Collected data entries:
"""

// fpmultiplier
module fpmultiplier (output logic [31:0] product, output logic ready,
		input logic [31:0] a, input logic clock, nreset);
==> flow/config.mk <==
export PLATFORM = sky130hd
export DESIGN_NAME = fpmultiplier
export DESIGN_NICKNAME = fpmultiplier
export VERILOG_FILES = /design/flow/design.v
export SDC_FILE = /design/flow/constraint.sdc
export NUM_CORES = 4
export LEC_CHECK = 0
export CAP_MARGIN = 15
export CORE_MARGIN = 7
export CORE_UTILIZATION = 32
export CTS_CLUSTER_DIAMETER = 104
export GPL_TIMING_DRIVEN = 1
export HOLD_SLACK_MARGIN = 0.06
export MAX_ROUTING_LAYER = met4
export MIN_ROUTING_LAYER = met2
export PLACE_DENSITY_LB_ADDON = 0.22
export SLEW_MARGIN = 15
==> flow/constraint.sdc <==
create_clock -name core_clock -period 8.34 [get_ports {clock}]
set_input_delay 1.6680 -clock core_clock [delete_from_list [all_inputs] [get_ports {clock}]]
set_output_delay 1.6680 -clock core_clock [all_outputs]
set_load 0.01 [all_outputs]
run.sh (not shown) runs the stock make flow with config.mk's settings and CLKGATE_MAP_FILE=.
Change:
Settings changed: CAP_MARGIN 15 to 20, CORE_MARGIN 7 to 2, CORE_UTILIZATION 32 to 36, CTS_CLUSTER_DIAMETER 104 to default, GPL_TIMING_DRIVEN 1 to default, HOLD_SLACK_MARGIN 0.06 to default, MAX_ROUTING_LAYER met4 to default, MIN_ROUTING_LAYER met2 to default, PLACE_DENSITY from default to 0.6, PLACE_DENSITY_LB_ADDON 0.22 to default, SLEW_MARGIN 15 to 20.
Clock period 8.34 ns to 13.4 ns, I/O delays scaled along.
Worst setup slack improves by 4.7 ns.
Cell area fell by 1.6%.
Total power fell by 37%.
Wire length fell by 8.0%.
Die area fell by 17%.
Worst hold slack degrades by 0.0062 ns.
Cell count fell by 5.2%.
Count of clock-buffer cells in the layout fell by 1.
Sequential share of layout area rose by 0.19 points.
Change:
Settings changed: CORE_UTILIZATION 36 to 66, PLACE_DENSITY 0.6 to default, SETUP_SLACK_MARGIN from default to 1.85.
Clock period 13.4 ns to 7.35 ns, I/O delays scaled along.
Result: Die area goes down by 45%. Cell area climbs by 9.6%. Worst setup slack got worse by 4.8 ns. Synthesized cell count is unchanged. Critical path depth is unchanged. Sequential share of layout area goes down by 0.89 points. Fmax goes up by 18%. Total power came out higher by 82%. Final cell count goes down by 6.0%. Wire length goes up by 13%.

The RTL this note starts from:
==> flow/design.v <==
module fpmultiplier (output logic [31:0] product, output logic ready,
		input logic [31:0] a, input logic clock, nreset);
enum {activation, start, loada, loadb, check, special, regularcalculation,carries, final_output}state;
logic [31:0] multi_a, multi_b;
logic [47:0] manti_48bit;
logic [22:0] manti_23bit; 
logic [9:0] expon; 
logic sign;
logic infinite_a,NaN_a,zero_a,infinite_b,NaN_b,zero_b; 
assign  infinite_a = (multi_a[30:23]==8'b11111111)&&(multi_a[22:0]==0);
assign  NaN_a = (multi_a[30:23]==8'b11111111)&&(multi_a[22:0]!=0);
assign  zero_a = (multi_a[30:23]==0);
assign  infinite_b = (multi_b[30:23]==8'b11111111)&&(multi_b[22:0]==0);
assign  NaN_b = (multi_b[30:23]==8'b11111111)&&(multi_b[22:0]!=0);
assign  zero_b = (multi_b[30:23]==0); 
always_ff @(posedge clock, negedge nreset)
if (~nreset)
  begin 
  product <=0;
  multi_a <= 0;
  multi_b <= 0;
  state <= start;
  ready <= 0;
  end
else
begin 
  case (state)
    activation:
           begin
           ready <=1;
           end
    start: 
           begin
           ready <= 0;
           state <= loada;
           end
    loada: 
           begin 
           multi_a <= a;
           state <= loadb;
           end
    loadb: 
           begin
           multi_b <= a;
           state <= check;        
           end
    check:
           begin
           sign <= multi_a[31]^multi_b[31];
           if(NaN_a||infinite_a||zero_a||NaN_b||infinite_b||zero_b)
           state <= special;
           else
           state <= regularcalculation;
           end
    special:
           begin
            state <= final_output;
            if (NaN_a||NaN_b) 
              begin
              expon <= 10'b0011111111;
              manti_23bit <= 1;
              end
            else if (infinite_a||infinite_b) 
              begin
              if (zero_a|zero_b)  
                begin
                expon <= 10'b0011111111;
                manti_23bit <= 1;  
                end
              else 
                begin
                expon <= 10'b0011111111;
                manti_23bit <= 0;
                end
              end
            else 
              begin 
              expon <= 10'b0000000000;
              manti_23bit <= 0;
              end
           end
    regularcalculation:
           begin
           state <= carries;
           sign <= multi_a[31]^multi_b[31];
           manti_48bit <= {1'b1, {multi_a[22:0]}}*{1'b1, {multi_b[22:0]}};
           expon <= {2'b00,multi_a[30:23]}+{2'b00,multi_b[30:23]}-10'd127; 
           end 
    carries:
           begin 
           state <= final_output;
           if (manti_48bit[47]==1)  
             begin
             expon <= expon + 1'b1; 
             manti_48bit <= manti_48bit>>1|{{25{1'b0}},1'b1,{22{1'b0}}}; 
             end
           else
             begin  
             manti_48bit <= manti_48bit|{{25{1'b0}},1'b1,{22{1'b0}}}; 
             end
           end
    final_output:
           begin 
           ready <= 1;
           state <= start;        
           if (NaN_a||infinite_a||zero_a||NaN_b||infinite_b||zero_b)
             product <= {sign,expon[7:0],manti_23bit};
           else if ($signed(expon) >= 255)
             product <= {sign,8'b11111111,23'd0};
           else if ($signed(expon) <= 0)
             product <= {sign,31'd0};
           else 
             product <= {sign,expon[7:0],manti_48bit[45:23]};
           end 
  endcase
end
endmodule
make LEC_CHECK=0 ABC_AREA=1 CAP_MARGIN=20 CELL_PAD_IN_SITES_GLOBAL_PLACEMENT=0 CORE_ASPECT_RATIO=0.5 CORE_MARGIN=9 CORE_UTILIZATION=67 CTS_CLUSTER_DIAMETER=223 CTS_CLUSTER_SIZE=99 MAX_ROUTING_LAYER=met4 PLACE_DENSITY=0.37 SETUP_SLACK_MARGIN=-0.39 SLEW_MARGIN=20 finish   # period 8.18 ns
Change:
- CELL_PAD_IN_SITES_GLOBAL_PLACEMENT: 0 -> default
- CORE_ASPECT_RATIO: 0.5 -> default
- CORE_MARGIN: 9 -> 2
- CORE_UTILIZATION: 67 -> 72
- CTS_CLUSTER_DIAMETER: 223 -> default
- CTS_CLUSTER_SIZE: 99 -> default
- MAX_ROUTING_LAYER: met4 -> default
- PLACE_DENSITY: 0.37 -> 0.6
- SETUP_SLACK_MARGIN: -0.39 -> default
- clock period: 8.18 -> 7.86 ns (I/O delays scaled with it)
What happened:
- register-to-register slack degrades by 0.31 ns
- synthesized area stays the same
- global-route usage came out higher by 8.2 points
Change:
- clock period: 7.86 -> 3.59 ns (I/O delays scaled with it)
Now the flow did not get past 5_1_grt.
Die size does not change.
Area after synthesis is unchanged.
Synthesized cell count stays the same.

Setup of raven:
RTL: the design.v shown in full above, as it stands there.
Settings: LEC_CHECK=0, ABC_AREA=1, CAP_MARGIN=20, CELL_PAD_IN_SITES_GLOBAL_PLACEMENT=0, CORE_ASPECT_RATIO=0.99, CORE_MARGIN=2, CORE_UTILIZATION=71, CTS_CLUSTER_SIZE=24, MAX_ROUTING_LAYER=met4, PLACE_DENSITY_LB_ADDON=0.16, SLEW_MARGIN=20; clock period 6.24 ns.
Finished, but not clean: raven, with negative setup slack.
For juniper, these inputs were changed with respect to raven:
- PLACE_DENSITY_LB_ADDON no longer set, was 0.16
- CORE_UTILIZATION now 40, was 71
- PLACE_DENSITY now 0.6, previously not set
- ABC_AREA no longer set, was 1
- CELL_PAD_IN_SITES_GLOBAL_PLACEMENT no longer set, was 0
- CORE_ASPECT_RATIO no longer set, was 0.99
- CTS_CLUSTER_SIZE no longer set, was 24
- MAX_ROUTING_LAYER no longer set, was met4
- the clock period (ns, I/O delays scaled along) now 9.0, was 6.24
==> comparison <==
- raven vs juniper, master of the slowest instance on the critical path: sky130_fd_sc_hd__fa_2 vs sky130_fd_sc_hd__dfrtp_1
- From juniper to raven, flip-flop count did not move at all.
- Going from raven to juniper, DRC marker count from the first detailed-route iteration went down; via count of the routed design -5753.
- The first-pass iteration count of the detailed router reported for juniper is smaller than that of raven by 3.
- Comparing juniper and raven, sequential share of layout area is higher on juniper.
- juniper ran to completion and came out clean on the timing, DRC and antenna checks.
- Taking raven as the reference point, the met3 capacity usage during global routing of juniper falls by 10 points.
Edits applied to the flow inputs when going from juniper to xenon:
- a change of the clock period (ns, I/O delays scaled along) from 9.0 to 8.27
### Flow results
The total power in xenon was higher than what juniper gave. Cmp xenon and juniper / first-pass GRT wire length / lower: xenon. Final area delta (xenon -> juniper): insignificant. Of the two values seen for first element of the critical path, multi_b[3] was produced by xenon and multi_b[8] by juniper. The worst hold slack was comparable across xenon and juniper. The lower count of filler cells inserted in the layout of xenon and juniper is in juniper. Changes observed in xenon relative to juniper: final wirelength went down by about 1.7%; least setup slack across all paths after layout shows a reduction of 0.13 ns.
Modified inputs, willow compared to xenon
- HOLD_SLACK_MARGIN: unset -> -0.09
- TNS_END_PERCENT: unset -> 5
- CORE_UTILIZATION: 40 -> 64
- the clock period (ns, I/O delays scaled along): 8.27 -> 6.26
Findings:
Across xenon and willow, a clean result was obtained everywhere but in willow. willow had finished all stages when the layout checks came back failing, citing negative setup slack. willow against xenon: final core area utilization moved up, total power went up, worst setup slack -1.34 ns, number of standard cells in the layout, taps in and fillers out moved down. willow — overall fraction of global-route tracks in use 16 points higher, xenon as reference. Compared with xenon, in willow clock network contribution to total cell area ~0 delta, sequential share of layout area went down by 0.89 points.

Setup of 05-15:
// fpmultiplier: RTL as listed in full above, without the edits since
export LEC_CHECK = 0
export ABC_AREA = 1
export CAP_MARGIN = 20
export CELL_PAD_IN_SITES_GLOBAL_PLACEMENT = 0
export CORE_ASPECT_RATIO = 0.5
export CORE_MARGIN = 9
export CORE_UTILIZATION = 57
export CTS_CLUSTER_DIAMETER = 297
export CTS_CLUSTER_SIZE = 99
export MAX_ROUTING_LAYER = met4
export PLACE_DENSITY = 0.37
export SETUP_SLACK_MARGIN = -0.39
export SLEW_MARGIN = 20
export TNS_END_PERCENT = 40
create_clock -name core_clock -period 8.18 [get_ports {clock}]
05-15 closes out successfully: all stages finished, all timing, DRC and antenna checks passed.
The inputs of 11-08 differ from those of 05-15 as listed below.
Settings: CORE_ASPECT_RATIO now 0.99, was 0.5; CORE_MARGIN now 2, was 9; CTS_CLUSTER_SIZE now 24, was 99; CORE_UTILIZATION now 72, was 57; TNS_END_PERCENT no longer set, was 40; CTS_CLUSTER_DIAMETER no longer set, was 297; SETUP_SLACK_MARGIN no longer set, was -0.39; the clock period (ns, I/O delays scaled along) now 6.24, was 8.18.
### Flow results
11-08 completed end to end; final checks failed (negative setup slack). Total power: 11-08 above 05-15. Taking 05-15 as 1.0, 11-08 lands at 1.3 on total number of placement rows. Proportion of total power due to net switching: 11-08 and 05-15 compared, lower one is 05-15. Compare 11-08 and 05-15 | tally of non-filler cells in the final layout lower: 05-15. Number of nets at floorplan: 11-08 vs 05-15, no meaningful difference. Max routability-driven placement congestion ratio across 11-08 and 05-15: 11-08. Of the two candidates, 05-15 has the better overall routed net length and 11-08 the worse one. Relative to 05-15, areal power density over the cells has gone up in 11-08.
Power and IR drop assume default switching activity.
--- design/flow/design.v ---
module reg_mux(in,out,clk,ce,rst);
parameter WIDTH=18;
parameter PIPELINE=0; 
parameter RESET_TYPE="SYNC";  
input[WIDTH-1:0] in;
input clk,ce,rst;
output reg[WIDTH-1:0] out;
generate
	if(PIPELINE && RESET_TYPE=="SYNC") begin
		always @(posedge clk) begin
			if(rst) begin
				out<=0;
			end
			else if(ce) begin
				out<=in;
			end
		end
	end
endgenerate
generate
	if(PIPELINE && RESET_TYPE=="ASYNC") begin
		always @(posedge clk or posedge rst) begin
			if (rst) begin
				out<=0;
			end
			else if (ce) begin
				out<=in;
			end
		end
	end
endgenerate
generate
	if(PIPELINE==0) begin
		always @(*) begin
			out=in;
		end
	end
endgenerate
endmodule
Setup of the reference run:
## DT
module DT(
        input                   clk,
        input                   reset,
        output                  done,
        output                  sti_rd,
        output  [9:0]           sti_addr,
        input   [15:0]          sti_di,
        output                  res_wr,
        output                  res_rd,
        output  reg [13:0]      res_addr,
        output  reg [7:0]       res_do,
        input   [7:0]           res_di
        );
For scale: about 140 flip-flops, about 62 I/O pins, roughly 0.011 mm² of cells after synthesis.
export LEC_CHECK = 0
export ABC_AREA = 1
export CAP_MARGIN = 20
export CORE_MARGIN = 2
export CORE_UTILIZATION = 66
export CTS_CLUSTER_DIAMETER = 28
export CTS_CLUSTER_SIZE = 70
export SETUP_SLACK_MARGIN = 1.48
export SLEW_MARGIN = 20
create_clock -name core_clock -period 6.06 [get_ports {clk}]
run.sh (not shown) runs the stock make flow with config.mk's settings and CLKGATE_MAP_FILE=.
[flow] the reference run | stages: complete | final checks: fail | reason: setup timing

"""

Task prompt >> From the records above, print exactly the lines that run from the line with "Count of clock-buffer" to the line with "product <=0;", inclusive.

Answer below >>
Count of clock-buffer cells in the layout fell by 1.
Sequential share of layout area rose by 0.19 points.
Change:
Settings changed: CORE_UTILIZATION 36 to 66, PLACE_DENSITY 0.6 to default, SETUP_SLACK_MARGIN from default to 1.85.
Clock period 13.4 ns to 7.35 ns, I/O delays scaled along.
Result: Die area goes down by 45%. Cell area climbs by 9.6%. Worst setup slack got worse by 4.8 ns. Synthesized cell count is unchanged. Critical path depth is unchanged. Sequential share of layout area goes down by 0.89 points. Fmax goes up by 18%. Total power came out higher by 82%. Final cell count goes down by 6.0%. Wire length goes up by 13%.

The RTL this note starts from:
==> flow/design.v <==
module fpmultiplier (output logic [31:0] product, output logic ready,
		input logic [31:0] a, input logic clock, nreset);
enum {activation, start, loada, loadb, check, special, regularcalculation,carries, final_output}state;
logic [31:0] multi_a, multi_b;
logic [47:0] manti_48bit;
logic [22:0] manti_23bit; 
logic [9:0] expon; 
logic sign;
logic infinite_a,NaN_a,zero_a,infinite_b,NaN_b,zero_b; 
assign  infinite_a = (multi_a[30:23]==8'b11111111)&&(multi_a[22:0]==0);
assign  NaN_a = (multi_a[30:23]==8'b11111111)&&(multi_a[22:0]!=0);
assign  zero_a = (multi_a[30:23]==0);
assign  infinite_b = (multi_b[30:23]==8'b11111111)&&(multi_b[22:0]==0);
assign  NaN_b = (multi_b[30:23]==8'b11111111)&&(multi_b[22:0]!=0);
assign  zero_b = (multi_b[30:23]==0); 
always_ff @(posedge clock, negedge nreset)
if (~nreset)
  begin 
  product <=0;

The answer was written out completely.